Opioids: The Crisis of Our Lifetime
Salena Zito /
Eric Hargan is about to get a demotion, and he is just fine with that.
The acting secretary of the Department of Health and Human Services is more than thrilled to go back to the position he originally held. President Donald Trump tapped him to lead the agency after Tom Price resigned when scrutiny of his travel habits revealed a taste for the excess.
“I was confirmed for my job as deputy secretary, and four days later, I was appointed to be the acting secretary,” he said of the agency that oversees drug development, public health efforts, Obamacare, and food safety.
Alex Azar is the president’s new choice to run HHS. Hargan sat for this interview as Azar faced his first Senate confirmation hearing on Nov. 29. Hargan has held the position since early October, but this is certainly not his first rodeo at HHS. From 2003 to 2007, he served there under then-President George W. Bush.
Hargan is a man grounded in his family’s roots in Mound City, a small southern Illinois town just across the Ohio River from Kentucky where his parents not only advocated for a lifetime in public service but also led by example.
He said: “I grew up on a farm, my father held different local elected offices from county commissioner to school board, and my mother worked in a variety of health care roles throughout her life; first at St. Mary’s hospital, which is no longer there, and then at the Cairo Community Health Clinic. All total, a career serving her community’s health care that spanned 58 years.”
It is a background that shaped his journey from a town of 700 to the center of power and wealth in America. And whether he is serving as acting secretary or deputy secretary, Hargan sees his role at HHS as one that digs deep to cut bureaucracy, roll back antiquated regulations, and mold the agency to become more accountable in its mission to serve public health.
He speaks about the need to address the opioid crisis, a widespread problem that has impacted not only his own small town but also the cities and suburbs in between—on both coasts. He said:
I have heard so many stories of parents whose children who live a pattern of overdoses, sometimes day after day. One of the things in the agency we want to do is to clarify that both doctors and hospitals can share that information with parents and family members when their loved ones are incapacitated or in immediate danger from an opioid overdose. It is an empowerment designed to assist the families and the neighborhoods and communities who are on the front lines of the epidemic.

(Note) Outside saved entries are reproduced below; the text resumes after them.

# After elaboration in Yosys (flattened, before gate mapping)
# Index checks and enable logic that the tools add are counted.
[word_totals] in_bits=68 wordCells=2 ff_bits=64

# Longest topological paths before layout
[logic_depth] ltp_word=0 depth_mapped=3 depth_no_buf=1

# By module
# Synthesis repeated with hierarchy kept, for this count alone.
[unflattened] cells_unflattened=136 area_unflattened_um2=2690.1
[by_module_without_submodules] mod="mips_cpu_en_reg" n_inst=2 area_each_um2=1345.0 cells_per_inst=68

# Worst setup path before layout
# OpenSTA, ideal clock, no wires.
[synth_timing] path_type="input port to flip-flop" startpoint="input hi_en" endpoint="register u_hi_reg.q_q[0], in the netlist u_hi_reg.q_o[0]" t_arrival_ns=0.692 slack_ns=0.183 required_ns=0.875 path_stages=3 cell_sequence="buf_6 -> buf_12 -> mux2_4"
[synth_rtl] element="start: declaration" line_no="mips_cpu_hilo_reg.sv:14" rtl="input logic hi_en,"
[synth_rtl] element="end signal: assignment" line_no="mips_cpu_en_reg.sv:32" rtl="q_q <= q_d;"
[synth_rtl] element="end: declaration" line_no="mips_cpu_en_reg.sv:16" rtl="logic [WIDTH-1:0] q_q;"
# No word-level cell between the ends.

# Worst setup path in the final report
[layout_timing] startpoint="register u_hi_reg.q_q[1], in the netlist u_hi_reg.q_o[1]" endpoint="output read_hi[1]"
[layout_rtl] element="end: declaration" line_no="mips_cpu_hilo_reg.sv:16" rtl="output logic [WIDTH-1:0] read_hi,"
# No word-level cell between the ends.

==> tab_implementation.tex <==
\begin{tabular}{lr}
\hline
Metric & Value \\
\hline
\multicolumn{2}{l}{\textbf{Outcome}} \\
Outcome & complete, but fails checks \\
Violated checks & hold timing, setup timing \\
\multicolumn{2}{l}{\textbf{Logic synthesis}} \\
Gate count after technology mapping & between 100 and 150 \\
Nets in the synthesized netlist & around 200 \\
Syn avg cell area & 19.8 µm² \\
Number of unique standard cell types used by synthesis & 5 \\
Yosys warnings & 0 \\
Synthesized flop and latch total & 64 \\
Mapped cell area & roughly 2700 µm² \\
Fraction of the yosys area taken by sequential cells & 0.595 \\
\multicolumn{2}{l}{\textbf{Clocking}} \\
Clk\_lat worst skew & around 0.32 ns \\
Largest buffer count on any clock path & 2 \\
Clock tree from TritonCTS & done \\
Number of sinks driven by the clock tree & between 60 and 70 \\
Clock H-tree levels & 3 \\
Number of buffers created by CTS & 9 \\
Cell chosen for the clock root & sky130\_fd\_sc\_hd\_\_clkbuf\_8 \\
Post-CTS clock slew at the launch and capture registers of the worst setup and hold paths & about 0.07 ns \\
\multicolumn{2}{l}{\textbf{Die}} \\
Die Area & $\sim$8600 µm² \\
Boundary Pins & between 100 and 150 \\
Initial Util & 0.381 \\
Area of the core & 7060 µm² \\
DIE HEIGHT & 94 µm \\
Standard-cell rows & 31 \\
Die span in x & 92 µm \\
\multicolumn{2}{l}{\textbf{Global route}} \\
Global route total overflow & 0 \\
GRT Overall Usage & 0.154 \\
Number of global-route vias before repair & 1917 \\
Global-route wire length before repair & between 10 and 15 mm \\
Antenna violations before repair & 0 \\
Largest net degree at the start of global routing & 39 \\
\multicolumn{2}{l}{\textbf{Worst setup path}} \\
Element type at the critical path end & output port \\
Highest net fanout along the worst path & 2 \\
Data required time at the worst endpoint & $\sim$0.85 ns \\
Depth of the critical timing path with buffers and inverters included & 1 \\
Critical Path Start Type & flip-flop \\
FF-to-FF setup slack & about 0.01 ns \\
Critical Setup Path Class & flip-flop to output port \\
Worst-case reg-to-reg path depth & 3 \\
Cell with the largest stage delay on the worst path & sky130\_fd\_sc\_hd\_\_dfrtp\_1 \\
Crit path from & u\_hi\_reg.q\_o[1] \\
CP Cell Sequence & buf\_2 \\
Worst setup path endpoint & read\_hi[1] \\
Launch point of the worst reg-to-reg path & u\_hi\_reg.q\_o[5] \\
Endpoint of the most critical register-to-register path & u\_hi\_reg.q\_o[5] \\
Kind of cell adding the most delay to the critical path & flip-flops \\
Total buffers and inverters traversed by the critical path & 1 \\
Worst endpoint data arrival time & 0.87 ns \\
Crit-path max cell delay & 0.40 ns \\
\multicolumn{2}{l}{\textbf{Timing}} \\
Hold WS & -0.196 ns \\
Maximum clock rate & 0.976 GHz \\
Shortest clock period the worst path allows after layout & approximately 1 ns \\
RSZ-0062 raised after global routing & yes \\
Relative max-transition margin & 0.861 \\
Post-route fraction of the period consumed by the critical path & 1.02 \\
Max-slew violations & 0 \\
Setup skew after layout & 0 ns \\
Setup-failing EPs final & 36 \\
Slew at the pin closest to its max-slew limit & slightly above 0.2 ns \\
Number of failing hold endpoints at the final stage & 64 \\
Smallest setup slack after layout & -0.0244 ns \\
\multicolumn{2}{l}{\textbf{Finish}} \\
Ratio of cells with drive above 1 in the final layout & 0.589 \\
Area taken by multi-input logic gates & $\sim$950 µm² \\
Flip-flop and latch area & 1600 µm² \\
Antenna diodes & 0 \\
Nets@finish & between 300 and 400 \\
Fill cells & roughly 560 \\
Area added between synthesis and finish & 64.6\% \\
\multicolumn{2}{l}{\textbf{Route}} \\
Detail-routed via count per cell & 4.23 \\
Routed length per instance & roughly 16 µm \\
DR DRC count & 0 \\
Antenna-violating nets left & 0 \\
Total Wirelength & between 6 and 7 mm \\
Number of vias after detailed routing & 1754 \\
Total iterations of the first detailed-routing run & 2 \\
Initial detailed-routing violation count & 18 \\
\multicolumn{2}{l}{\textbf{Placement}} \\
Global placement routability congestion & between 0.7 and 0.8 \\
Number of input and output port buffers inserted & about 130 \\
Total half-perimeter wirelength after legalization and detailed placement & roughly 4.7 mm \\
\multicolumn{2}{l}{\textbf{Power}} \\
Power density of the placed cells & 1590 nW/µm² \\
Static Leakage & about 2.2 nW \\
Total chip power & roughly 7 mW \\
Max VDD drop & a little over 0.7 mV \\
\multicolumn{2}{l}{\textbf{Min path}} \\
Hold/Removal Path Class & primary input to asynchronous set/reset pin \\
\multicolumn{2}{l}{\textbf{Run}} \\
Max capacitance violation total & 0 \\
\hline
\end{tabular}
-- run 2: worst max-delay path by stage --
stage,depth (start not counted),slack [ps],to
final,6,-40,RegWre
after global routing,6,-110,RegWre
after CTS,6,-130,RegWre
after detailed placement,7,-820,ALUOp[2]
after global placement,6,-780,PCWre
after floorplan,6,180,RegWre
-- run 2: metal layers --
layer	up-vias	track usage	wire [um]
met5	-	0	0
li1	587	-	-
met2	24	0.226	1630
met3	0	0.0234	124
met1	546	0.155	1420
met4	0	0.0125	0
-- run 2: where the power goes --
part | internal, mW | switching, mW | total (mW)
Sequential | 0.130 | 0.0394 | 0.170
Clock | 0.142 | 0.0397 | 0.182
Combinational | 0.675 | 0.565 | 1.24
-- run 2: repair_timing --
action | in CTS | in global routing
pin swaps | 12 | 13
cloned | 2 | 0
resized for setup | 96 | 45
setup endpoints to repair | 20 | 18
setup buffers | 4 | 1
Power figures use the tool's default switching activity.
## src/rtl/smooth_sched.sv

```systemverilog
// smooth_sched: three-axis moving-average smoother with a sample scheduler.
//
// A sample request (divider tick or manual trig) captures in_x/in_y/in_z into
// three 16-entry history rings. The block then averages the N most recent
// entries of each axis (N = 1, 2, 4 or 16, chosen by SW at capture time) through
// one shared 20-bit adder, one addition per cycle, in the axis order X, Y, Z.
//
// Ports:
//   clk        system clock, all state updates on its rising edge
//   reset      synchronous, active-low reset
//   in_x/y/z   16-bit two's-complement axis samples
//   SW         window select: 00->N=1, 01->N=2, 10->N=4, 11->N=16
//   trig       manual sample request (one extra request per cycle held high)
//   out_x/y/z  registered smoothed values, each updated when its axis completes
//   out_valid  one-cycle pulse while a complete new result set is on the outputs
//   busy       high whenever the scheduler is not idle
//   overrun    sticky flag, set when a request arrives while busy
module smooth_sched #(
  parameter int TICK_DIV = 500000
) (
  input  logic        clk,
  input  logic        reset,
  input  logic [15:0] in_x,
  input  logic [15:0] in_y,
  input  logic [15:0] in_z,
  input  logic [1:0]  SW,
  input  logic        trig,
  output logic [15:0] out_x,
  output logic [15:0] out_y,
  output logic [15:0] out_z,
  output logic        out_valid,
  output logic        busy,
  output logic        overrun
);

  localparam int DIV_W = $clog2(TICK_DIV);
  localparam logic [DIV_W-1:0] DIV_LAST = DIV_W'(TICK_DIV - 1);

  typedef enum logic [1:0] {IDLE, CAPTURE, ACCUM, DONE} state_t;

  state_t           state_reg;
  logic [DIV_W-1:0] div_reg;
  logic [3:0]       wp_reg;
  logic [1:0]       win_sel_reg;
  logic [1:0]       axis_reg;
  logic [3:0]       k_reg;
  logic [19:0]      acc_reg;
  logic [15:0]      out_x_reg, out_y_reg, out_z_reg;
  logic             out_valid_reg, busy_reg, overrun_reg;

  logic        tick, req, wr_en, last_k;
  logic [3:0]  last_k_val, k_next, rd_addr;
  logic [2:0]  shamt;
  logic [15:0] rd_sel, res;
  logic [19:0] sum;
  logic [15:0] axis_rd [3];

  assign tick  = (div_reg == DIV_LAST);
  assign req   = tick | trig;
  assign wr_en = (state_reg == IDLE) && req;

  // Window decode: index of the last addition and the matching divide shift.
  always_comb begin
    last_k_val = 4'd0;
    shamt      = 3'd0;
    unique case (win_sel_reg)
      2'b00:   begin last_k_val = 4'd0;  shamt = 3'd0; end
      2'b01:   begin last_k_val = 4'd1;  shamt = 3'd1; end
      2'b10:   begin last_k_val = 4'd3;  shamt = 3'd2; end
      default: begin last_k_val = 4'd15; shamt = 3'd4; end
    endcase
  end

  assign last_k = (k_reg == last_k_val);

  // The rings have a one-cycle read latency, so the address for the next
  // addition is issued one cycle ahead: CAPTURE fetches k=0 of X, and each
  // ACCUM cycle fetches the entry used in the following cycle. After an
  // axis's last addition the next fetch is k=0 again (for the next axis).
  always_comb begin
    k_next = 4'd0;
    if (state_reg == ACCUM && !last_k)
      k_next = k_reg + 4'd1;
    rd_addr = wp_reg - 4'd1 - k_next;
  end

  always_comb begin
    rd_sel = 16'd0;
    unique case (axis_reg)
      2'd0:    rd_sel = axis_rd[0];
      2'd1:    rd_sel = axis_rd[1];
      default: rd_sel = axis_rd[2];
    endcase
  end

  // Shared adder; the first addition of an axis starts from zero instead of
  // the stale accumulator, which is how the per-axis clear is folded in.
  assign sum = (k_reg == 4'd0 ? 20'd0 : acc_reg) + {{4{rd_sel[15]}}, rd_sel};
  assign res = 16'($signed(sum) >>> shamt);

  // Per-axis history ring with registered read.
  genvar gi;
  generate
    for (gi = 0; gi < 3; gi++) begin : g_axis
      logic [15:0] mem [16];
      logic [15:0] din;
      logic [15:0] rd_q;

      assign din = (gi == 0) ? in_x : (gi == 1) ? in_y : in_z;

      always_ff @(posedge clk) begin
        if (!reset) begin
          for (int i = 0; i < 16; i++)
            mem[i] <= 16'd0;
          rd_q <= 16'd0;
        end else begin
          if (wr_en)
            mem[wp_reg] <= din;
          rd_q <= mem[rd_addr];
        end
      end

      assign axis_rd[gi] = rd_q;
    end
  endgenerate

  always_ff @(posedge clk) begin
    if (!reset) begin
      state_reg     <= IDLE;
      div_reg       <= '0;
      wp_reg        <= 4'd0;
      win_sel_reg   <= 2'd0;
      axis_reg      <= 2'd0;
      k_reg         <= 4'd0;
      acc_reg       <= 20'd0;
      out_x_reg     <= 16'd0;
      out_y_reg     <= 16'd0;
      out_z_reg     <= 16'd0;
      out_valid_reg <= 1'b0;
      busy_reg      <= 1'b0;
      overrun_reg   <= 1'b0;
    end else begin
      div_reg       <= tick ? '0 : div_reg + 1'b1;
      out_valid_reg <= 1'b0;
      if (req && state_reg != IDLE)
        overrun_reg <= 1'b1;

      case (state_reg)
        IDLE: begin
          if (req) begin
            wp_reg      <= wp_reg + 4'd1;
            win_sel_reg <= SW;
            busy_reg    <= 1'b1;
            state_reg   <= CAPTURE;
          end
        end
        CAPTURE: begin
          axis_reg  <= 2'd0;
          k_reg     <= 4'd0;
          state_reg <= ACCUM;
        end
        ACCUM: begin
          acc_reg <= sum;
          if (last_k) begin
            k_reg <= 4'd0;
            case (axis_reg)
              2'd0:    out_x_reg <= res;
              2'd1:    out_y_reg <= res;
              default: out_z_reg <= res;
            endcase
            if (axis_reg == 2'd2) begin
              out_valid_reg <= 1'b1;
              state_reg     <= DONE;
            end else begin
              axis_reg <= axis_reg + 2'd1;
            end
          end else begin
            k_reg <= k_reg + 4'd1;
          end
        end
        DONE: begin
          busy_reg  <= 1'b0;
          state_reg <= IDLE;
        end
        default: state_reg <= IDLE;
      endcase
    end
  end

  assign out_x     = out_x_reg;
  assign out_y     = out_y_reg;
  assign out_z     = out_z_reg;
  assign out_valid = out_valid_reg;
  assign busy      = busy_reg;
  assign overrun   = overrun_reg;

endmodule

```

## config.mk

```make
export PLATFORM = sky130hd
export DESIGN_NAME = smooth_sched
export DESIGN_NICKNAME = d
export VERILOG_FILES = /design/src/rtl/smooth_sched.sv
export SDC_FILE = /design/constraint.sdc
export NUM_CORES = 1
export LEC_CHECK = 0
export CAP_MARGIN = 20
export CORE_MARGIN = 2
export CORE_UTILIZATION = 35
export CTS_BUF_LIST = sky130_fd_sc_hd__clkbuf_4
export DETAILED_ROUTE_END_ITERATION = 10
export PLACE_DENSITY = 0.59
export SLEW_MARGIN = 40
export SYNTH_ARGS = -nofsm -noshare
export SYNTH_HDL_FRONTEND = slang
export SYNTH_SLANG_ARGS = --single-unit
```

## constraint.sdc

```tcl
create_clock -name clk -period 5.43 [get_ports clk]
set_input_delay 1.086 -clock clk [delete_from_list [all_inputs] [get_ports clk]]
set_output_delay 1.086 -clock clk [all_outputs]
set_load 0.01 [all_outputs]
```

# Word level (Yosys, flattened, before mapping)
# Memories as Yosys holds them, arrays and structs flattened. A register that Yosys moved wholly into a read port is not among the register bits.
# Index checks and enable logic that the tools add are counted.
[word_totals] register_bits=104 mem_bits_rw=768 in_bits=53 out_inout_bits=51 elab_cells=97 memories=3
[classes] addsub=7 n_eq_ne=13 shifts=1 mux=30 n_bitwise=3 n_reduce_logical=27
[memory_table] memory="g_axis[0].mem" words=16 word_bits=16 rd=1 rd_clocked_by_memory_dff=1 write_ports=16 line="105" text="logic [15:0] mem [16];"
[memory_table] memory="g_axis[1].mem" words=16 word_bits=16 rd=1 rd_clocked_by_memory_dff=1 write_ports=16 line="105"
[memory_table] memory="g_axis[2].mem" words=16 word_bits=16 rd=1 rd_clocked_by_memory_dff=1 write_ports=16 line="105"
[ops] cell="$mux 16" n=3
[ops] cell="$reduce_or 16->1" n=3
[ops] cell="$pmux 16 s2" n=1
[ops] cell="$add 20x20->20" n=1
[ops] cell="$mux 20" n=1
[ops] cell="$mux 4" n=5
[ops] cell="$sshr 20x3->16" n=1
[ops] cell="$add 19x1->19 const B" n=1
[ops] cell="$eq 19x19->1 const B" n=1
[ops] cell="$reduce_and 3->1" n=6
[ops] cell="$pmux 4 s3" n=1
[ops] cell="$mux 2" n=5
[ops] cell="$mux 1" n=9
[ops] cell="$pmux 3 s3" n=1
[ops] cell="$add 4x1->4 const B" n=2
[ops] cell="$eq 2x2->1 const B" n=4
[ops] cell="$pmux 2 s4" n=1
[ops] cell="$pmux 4 s2" n=1
[ops] cell="$eq 2x1->1 const B" n=3
[ops] cell="$logic_not 2->1" n=3
[ops] cell="$ne 2x2->1 const B" n=3
[ops] cell="$reduce_bool 2->1" n=3
[ops] cell="$eq 4x4->1" n=1
[ops] cell="$logic_not 1->1" n=4
[ops] cell="12 further kinds" n=17

# Logic depth before layout (Yosys ltp)
[depth] depth_word=8 ltp_mapped=17 mapped_depth_nobuf=14

# Worst setup path before layout
# No wires, ideal clock.
[synth_path] path_type="input -> register" startpoint="in trig" endpoint="mem g_axis[0].mem[4][0] (enable)" setup_ps=520 t_arrival_ps=5062 required_time_ps=4910 slack_ps=-152 stages=5 path_buffers=1 path_cell_list="a31oi_1 nor2b_1 buf_4 nand3_2 o21ai_0"
[synth_lines] item="from (decl)" line="27" text="input logic trig,"
[synth_lines] item="to (decl)" line="105"

# Final worst setup path
[layout_path] startpoint="reg k_reg[2]" endpoint="reg g_axis[1].rd_q[7], read port of g_axis[1].mem"
[layout_via] elab_chain_len=5 elab_cells_between_ends=6 cone_classes="2 x add/sub; 1 x eq/ne; 1 x mux; 2 x reduce/logical"
[layout_lines] item="from (decl)" line="46" text="logic [3:0] k_reg;"
[layout_lines] item="from (signal assigned)" line="178" text="k_reg <= k_reg + 4'd1;"
[layout_lines] item="branches (longest 3 deep; another with $add 4x1->4)"
[layout_lines] item="$mux 4 *" line="82" text="if (state_reg == ACCUM && !last_k)"
[layout_lines] item="$sub 4x4->4 *" line="84" text="rd_addr = wp_reg - 4'd1 - k_next;"
[layout_lines] item="to (decl)" line="107" text="logic [15:0] rd_q;"
# Mark *: on every way between the ends.
# A chain may end at the register's enable or synchronous reset.

==> reports/qor.txt <==
Peak VDD IR -> 0.3910 mV
Final Worst Setup Slack -> 0.8548 ns
Placed Area -> 45650 um^2
mapped cell area -> 42360 um^2
r2r worst-path depth -> 15
slowest cell delay on critical path -> 0.61 ns
CP Depth -> 15
Req. time, crit path -> 6.41 ns
max reg flops -> 768
Final Max Slew Viols -> 0
wire length of the first global-routing pass -> 177.3 mm
H-Tree Level Count -> 4
CP arrival -> 5.56 ns
synthesis-stage register bit count -> 920
final hold violation count -> 0
share of cells above drive strength 1 -> 0.2009
Worst R2R Start -> k_reg[2]
Slew @ Worst Pin -> 0.8779 ns
CTS tree -> yes
Area growth syn-to-layout -> 15.40%
reg2reg setup slack -> 0.85 ns
GRT Total Usage -> 0.1905
Critical Path Start -> k_reg[2]
cell taking the most area after synthesis -> edfxtp_1
CP endpoint -> g_axis[1].rd_q[7]
Hold Crit Depth -> 2
initial antenna violation count -> 9
core box area -> 120000 um^2
max-cap violations -> 0
Hold Path Origin -> out_z[5]
vias per cell -> 5.122
WL final -> 118.6 mm
run status -> complete, no violations
worst path bufs/invs -> 2
clock latency at the later pin of the worst-skew pair -> 1.17 ns
grt total ovfl -> 0
worst reg2reg endpoint -> g_axis[1].rd_q[7]
Final Cell Area -> 48880 um^2
routed vias -> 26463
critical path class -> reg -> reg
register area -> 26110 um^2
WL/cell -> 22.96 um
Port-buffer cells -> 103
period utilisation layout -> 0.8426
# resized after CTS -> 0
Iter 0 DRT Violations -> 2281
DIE AREA -> 123800 um^2
Syn Nets -> 3283
number of distinct library cells after synthesis -> 81
hold_buf cts -> 0
sequential element share of the synthesized area -> 0.6162
Post-synth top cells -> and2_1 (820), edfxtp_1 (768), nand2_1 (206)
CP cell instances -> nor3_1, o2111ai_1, nand2_1, nor2_1, nand2_1, ha_1, a21o_1, a21oi_1, xnor2_1, xnor2_4, buf_12, buf_12, mux4_2, and2_1, a211o_1
first drt pass iteration count -> 6
final setup vio count -> 0
Cells after Synth -> 3191
post-placement setup slack -> 0.9345 ns
Ys Warns -> 0
multi-input logic area -> 15460 um^2
Fill cells -> 11160
clk_skew -> 0.09650 ns
ys async rst share -> 0
Worst Setup End Kind -> register
layout net count -> 3446
CTS root buffer -> clkbuf_4
width of the chip -> 351.9 um
Min Hold Slack -> 0.4537 ns
I/O Pins -> 104
clk sinks -> 920
Max stage delay cell, worst path -> xnor2_4
hold crit path type -> reg -> reg
slew margin rel. -> 0.4147
die height -> 351.9 um
largest net degree at the start of global routing -> 66
Num CTS Buffers -> 236
postcts setup bufs -> 0
Avg Cell Area, Syn -> 13.28 um^2
GPL Wtd Cong -> 0.8327
Lkg Pwr -> 18.59 nW
most common cell in the netlist -> and2_1
final antenna-violating net count -> 0
total design power -> 0.02040 W
Initial Util -> 0.3531
maximum clock rate -> 218.6 MHz
Setup crit start kind -> register
post-DP HPWL -> 68.29 mm
leading post-synthesis cells by cell area -> edfxtp_1 (54%), and2_1 (12%), mux4_2 (8.0%)
Reg clk slew, reported paths -> 0.07 ns
Final Critical Period -> 4.575 ns
vias in the first global route -> 26671
Residual DRC -> 0
Top FF cell, synth -> edfxtp_1
Critical Path Fanout Max -> 30
top cell family by delay on the critical path -> simple AND/OR/NAND/NOR gates
CTS max path bufs -> 3
Post-synth EDFFs -> 768
FP Rows -> 127
power density cells -> 417.3 nW/um^2
share of Yosys cell area claimed by the top area cell type -> 0.5444
RSZ-0062 raised after global routing -> false
## per-stage QoR
| stage | instances | util | TNS [ns] |
|---|---|---|---|
| global placement | 4726 | 0.3802 | 0 |
| global route | 5166 | 0.4074 | 0 |
| finish | 5167 | 0.4075 | 0 |
| floorplan | 3191 | - | -51.80 |
| detailed placement | 4727 | 0.3805 | 0 |
| CTS | 5160 | 0.4073 | 0 |
## logic make-up after synthesis
family	synth area share
adders and majority gates	0.01187
DFF	0.6162
buffers and inverters	0.02723
and+or+nand+nor	0.1738
AOI/OAI and AO/OA	0.04909
muxes	0.1124
xor gates and xnor gates	0.009274
## cell type report
| type | count | share of cell area |
|---|---|---|
| sequential | 920 | 0.5340 |
| tap | 1612 | 0.04126 |
| clock inverter | 41 | 0.005477 |
| inverter | 20 | 0.001561 |
| clock buffer | 392 | 0.06020 |
| multi-input combinational | 1990 | 0.3163 |
| antenna | 6 | 0.0003071 |
| timing repair buffer | 186 | 0.04085 |
## metal layers
layer / track usage / vias to the layer above / part of all wire
met5: 0 / - / 0.00011
met4: 0.05785 / 2 / 0.019
met3: 0.03969 / 172 / 0.068
met2: 0.3026 / 924 / 0.47
met1: 0.2620 / 13390 / 0.44
li1: - / 11975 / -
## where the power goes
part           switching (W)  internal [W]
Clock                0.00297       0.00330
Combinational        0.00337       0.00241
Sequential          0.000224       0.00813
## cells in the final DEF, fill, tap and decap left out, types with 97 or more instances in the layout
cell / count
clkdlybuf4s50_1: 102
a21oi_1: 97
mux2i_1: 135
clkbuf_4: 393
mux4_2: 151
and2_1: 820
nand2_1: 206
edfxtp_1: 768
dfxtp_1: 152
nor2_1: 118
## worst min path at each step
| stage | to | slack [ns] |
|---|---|---|
| 5_1_grt | out_y[5] | 0.48 |
| 3_5_place_dp | out_z[5] | 0.45 |
| 2_1_floorplan | div_reg[0] | 0.44 |
| 3_3_place_gp | out_z[4] | 0.44 |
| 6_report | out_z[5] | 0.45 |
| 4_1_cts | out_z[5] | 0.46 |
## tightest hold or removal path: stages, from the launching register on
cell and delay [ns]:
dfxtp_1 0.31, nand2_1 0.05, a21oi_1 0.05
(Power assumes the default switching activity.)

Hargan faced reporters at the White House almost three weeks ago to discuss Trump’s decision to donate his third-quarter salary to HHS in order to combat the opioid crisis. Hargan said the donation would be used for the planning and design of a large-scale public awareness campaign about opioid addiction.
“His decision to donate his salary is a tribute to his compassion, to his patriotism, and his sense of duty to the American people,” he said.
According to Hargan, Trump has stressed that opioids are an American crisis and wants all hands on deck to finds solutions. Hargan notes: “When the president tells us to focus, we focus, and we have a trillion-dollar plus department. Even just shifting our focus a little bit—a lot can get done, if we’re serious.”
When Bush took office, he focused on the issues surrounding AIDS. “The president’s emergency plan for AIDS relief, his particular passion in that for HIV/AIDS ended up, by all accounts, saving millions of lives in sub-Saharan Africa,” Hargan said.
And Hargan added: “President Trump is focusing on the opioid crisis, again, like the AIDS crisis in Africa, the opioids crisis in the U.S. is a real crisis. It has rolled on from where I grew up to everywhere now. It crosses all demographics, all races, and all socioeconomic backgrounds. It is the crisis of our time and one we are laser-focused on.”
That is his mission, whether he is acting secretary or deputy secretary. “We will get the job done,” he says.